Please give back only the lines below from the one containing "### config.mk" to the one containing "export VERILOG_FILES = /design/src/rtl/bru_pkg.sv", each repeated word for word, both ends included.
****************************************
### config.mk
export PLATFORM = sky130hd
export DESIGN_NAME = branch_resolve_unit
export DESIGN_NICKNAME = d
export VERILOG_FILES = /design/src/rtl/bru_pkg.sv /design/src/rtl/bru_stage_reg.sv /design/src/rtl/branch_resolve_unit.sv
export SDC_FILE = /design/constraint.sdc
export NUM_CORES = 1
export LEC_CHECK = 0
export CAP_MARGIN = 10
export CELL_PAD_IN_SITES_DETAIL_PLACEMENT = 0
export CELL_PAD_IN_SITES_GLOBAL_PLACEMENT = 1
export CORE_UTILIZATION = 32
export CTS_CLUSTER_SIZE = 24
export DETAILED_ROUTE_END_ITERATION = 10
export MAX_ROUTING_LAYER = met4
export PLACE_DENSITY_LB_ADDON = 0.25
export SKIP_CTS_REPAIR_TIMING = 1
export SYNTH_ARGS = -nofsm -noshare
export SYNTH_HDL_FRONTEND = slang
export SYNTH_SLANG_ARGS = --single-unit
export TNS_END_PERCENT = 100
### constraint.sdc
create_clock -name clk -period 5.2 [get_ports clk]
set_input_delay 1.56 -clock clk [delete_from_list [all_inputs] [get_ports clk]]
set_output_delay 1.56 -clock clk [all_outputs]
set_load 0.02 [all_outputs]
****************************************
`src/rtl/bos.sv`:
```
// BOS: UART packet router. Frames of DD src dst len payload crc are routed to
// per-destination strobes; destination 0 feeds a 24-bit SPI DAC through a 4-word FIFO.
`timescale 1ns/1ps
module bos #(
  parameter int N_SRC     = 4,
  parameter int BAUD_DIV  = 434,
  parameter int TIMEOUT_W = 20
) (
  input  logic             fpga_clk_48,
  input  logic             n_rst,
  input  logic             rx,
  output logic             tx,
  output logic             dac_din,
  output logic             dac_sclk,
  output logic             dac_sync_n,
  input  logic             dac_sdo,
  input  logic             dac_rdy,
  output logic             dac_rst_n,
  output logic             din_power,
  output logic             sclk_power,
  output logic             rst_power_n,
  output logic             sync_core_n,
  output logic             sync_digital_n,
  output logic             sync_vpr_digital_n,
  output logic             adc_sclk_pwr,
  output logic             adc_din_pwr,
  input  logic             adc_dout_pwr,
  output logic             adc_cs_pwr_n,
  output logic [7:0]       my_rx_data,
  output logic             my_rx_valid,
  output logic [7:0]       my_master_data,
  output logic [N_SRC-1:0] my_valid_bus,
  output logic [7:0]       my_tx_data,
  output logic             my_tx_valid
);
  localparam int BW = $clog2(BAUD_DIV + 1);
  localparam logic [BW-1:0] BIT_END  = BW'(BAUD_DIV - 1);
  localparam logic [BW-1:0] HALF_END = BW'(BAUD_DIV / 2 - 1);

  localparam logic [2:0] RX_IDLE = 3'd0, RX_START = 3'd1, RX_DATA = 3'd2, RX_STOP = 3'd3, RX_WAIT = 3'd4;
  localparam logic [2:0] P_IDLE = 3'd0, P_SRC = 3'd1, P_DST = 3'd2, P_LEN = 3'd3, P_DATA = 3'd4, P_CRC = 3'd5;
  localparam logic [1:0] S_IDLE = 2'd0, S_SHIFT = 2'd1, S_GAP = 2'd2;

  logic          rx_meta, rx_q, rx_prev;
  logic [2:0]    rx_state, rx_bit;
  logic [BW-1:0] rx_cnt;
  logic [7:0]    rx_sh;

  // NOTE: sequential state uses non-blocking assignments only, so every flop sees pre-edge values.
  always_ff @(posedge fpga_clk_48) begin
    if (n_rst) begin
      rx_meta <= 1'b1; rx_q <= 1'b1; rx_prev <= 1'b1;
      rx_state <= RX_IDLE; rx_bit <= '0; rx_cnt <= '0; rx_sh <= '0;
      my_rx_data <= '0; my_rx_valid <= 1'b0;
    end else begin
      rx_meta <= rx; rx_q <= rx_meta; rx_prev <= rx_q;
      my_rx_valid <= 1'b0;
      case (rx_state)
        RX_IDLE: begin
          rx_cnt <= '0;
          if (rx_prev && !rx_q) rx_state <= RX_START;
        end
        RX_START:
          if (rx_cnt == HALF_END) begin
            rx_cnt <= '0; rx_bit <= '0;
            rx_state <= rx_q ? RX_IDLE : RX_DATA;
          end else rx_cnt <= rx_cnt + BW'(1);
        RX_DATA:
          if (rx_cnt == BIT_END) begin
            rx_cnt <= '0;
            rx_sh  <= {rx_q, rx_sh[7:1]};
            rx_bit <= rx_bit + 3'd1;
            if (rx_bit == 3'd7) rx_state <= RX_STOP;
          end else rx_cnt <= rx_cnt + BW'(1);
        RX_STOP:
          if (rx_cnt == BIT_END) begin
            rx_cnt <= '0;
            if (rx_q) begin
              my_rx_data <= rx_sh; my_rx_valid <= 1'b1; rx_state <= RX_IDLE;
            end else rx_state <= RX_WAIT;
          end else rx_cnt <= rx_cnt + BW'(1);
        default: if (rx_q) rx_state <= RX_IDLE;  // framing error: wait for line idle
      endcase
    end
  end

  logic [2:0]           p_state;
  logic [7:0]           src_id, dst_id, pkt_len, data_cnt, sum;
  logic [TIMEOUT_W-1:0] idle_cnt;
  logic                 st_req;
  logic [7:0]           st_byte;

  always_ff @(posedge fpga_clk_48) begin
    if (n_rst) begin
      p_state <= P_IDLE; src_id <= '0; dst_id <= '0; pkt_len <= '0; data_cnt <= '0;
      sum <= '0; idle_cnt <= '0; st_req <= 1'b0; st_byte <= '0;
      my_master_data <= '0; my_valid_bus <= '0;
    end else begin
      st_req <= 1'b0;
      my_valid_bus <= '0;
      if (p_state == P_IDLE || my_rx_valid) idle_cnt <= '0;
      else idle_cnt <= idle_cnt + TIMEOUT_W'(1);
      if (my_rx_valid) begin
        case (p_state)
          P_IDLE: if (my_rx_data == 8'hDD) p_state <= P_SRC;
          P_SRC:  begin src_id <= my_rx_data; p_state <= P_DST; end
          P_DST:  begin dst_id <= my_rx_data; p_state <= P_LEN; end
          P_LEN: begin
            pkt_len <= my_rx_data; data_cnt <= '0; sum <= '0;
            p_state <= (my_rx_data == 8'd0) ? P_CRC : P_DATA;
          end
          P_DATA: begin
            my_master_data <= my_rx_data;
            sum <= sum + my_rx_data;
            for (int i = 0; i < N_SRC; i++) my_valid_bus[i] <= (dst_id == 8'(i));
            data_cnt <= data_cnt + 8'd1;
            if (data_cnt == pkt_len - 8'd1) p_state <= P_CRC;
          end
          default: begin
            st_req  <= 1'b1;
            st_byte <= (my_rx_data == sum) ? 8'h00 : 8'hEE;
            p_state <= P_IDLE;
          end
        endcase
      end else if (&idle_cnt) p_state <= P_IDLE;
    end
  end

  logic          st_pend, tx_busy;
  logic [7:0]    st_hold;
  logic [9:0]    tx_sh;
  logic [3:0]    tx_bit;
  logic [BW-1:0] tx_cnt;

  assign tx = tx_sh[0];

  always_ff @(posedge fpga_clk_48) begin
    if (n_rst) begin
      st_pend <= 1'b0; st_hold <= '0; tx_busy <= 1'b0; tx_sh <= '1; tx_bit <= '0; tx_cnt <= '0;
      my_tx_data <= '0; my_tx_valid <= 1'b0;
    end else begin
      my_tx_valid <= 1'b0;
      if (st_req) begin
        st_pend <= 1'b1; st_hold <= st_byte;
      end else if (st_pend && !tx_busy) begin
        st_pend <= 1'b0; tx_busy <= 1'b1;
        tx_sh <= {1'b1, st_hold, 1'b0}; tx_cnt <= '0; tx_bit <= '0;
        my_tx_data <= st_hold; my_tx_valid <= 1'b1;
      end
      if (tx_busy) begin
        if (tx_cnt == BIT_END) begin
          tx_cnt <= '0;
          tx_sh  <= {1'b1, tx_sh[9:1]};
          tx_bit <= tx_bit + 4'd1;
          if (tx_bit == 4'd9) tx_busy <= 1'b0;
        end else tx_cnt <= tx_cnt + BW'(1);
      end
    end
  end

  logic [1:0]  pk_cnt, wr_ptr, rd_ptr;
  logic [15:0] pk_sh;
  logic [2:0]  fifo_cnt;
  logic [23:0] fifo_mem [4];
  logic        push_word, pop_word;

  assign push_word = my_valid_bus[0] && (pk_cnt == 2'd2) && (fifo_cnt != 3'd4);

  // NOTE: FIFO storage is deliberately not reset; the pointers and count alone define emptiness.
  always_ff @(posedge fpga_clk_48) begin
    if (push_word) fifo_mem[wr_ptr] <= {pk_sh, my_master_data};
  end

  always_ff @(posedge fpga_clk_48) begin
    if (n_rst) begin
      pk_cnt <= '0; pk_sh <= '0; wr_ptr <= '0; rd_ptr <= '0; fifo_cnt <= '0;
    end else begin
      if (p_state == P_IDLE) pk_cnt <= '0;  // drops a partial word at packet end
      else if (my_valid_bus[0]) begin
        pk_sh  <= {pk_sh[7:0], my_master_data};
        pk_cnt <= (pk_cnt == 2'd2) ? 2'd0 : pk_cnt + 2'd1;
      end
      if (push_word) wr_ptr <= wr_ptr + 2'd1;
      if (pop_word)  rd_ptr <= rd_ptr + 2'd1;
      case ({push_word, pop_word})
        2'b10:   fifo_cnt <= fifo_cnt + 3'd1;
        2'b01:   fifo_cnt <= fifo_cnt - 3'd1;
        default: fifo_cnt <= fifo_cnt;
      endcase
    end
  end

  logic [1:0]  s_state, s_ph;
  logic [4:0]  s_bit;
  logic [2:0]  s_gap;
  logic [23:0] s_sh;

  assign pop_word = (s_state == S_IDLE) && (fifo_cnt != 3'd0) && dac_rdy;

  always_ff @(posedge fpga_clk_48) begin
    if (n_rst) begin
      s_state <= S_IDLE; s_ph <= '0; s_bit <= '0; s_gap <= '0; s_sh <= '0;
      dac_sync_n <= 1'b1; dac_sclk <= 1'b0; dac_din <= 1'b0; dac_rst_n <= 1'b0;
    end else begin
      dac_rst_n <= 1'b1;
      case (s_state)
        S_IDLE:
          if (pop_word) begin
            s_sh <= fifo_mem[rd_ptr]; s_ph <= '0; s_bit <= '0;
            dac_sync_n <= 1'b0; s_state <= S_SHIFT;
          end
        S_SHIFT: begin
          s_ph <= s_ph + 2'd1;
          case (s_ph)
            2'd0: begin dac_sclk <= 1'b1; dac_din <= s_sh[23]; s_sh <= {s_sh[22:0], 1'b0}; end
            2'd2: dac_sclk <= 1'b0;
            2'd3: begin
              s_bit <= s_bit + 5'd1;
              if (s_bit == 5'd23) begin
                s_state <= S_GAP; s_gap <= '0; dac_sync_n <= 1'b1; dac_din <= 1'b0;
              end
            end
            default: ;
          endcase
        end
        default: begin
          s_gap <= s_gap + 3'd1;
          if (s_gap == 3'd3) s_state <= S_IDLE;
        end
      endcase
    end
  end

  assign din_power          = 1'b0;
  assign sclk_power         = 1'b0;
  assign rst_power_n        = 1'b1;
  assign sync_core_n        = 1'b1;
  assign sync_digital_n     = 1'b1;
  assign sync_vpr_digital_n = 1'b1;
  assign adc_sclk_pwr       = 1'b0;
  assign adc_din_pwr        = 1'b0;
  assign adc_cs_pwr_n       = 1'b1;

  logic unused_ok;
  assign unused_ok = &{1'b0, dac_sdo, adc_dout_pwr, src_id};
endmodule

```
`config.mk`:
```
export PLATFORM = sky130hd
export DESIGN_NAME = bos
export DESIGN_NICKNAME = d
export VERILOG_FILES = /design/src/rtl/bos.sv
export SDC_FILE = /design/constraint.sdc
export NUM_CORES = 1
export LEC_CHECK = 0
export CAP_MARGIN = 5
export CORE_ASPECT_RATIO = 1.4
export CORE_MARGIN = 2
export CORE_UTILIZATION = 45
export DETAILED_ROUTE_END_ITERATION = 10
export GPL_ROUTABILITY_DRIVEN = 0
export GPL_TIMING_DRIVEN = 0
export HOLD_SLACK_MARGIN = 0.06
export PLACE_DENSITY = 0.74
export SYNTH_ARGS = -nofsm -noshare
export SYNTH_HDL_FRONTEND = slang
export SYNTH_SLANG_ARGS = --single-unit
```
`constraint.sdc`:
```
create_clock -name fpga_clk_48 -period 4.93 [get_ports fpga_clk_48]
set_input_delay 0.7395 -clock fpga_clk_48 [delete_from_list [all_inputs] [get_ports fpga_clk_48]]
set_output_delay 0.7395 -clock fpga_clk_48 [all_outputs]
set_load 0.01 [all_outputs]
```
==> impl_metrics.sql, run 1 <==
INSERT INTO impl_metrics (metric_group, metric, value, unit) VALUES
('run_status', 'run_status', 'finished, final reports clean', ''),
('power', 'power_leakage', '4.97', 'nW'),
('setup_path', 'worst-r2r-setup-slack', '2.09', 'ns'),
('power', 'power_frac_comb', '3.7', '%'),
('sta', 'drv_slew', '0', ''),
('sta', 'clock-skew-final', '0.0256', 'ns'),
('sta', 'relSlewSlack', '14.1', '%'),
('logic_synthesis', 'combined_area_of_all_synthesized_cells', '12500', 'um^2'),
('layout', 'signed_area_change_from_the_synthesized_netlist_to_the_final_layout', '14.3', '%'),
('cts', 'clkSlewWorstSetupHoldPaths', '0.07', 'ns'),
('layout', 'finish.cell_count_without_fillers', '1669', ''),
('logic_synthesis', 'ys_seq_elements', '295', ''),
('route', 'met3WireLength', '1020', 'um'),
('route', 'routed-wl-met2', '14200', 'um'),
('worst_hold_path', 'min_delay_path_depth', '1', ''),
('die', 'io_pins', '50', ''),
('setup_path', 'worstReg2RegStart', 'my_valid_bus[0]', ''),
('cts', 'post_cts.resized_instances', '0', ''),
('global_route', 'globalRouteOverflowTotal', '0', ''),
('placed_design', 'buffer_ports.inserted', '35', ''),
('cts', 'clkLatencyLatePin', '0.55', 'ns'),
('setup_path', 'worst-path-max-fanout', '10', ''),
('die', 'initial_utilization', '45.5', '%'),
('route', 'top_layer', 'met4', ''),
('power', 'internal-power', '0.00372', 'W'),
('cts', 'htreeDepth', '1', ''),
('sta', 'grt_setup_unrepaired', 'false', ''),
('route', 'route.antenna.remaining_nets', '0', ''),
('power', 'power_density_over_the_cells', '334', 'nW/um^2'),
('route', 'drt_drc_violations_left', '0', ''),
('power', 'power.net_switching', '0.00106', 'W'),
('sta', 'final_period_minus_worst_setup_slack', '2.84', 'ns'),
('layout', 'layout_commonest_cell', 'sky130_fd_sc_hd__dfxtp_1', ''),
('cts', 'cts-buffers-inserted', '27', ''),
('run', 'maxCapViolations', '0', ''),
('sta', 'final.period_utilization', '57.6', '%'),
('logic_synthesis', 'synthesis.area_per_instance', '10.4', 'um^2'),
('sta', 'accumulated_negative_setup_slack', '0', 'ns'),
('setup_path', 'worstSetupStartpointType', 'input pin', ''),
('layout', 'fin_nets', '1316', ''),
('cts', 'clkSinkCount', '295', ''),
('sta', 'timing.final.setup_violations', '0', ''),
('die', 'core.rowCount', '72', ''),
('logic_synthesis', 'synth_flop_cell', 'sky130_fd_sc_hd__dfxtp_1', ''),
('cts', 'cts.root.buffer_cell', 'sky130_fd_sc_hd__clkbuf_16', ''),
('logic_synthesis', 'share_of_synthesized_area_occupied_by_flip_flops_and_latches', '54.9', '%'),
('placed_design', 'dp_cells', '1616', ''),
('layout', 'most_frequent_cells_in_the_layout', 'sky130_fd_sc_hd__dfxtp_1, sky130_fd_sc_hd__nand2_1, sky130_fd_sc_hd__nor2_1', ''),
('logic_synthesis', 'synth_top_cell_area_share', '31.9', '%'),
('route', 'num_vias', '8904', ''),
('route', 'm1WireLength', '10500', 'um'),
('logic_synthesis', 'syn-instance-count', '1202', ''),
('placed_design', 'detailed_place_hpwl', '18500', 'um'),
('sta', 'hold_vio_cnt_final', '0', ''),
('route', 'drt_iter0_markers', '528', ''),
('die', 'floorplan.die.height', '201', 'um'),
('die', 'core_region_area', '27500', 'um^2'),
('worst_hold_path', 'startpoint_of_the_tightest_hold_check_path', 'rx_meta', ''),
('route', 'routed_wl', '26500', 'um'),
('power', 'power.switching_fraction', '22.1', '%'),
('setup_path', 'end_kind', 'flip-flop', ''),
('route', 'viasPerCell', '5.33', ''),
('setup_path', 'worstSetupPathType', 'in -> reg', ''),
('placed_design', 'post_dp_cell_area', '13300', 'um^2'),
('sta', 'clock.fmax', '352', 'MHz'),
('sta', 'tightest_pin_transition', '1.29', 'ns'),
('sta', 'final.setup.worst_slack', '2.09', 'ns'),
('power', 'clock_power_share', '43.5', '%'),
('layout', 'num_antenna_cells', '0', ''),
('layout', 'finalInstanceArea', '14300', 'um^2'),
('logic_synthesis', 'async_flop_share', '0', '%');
****************************************
> Solved exercise
### config.mk
export PLATFORM = sky130hd
export DESIGN_NAME = branch_resolve_unit
export DESIGN_NICKNAME = d
export VERILOG_FILES = /design/src/rtl/bru_pkg.sv /design/src/rtl/bru_stage_reg.sv /design/src/rtl/branch_resolve_unit.sv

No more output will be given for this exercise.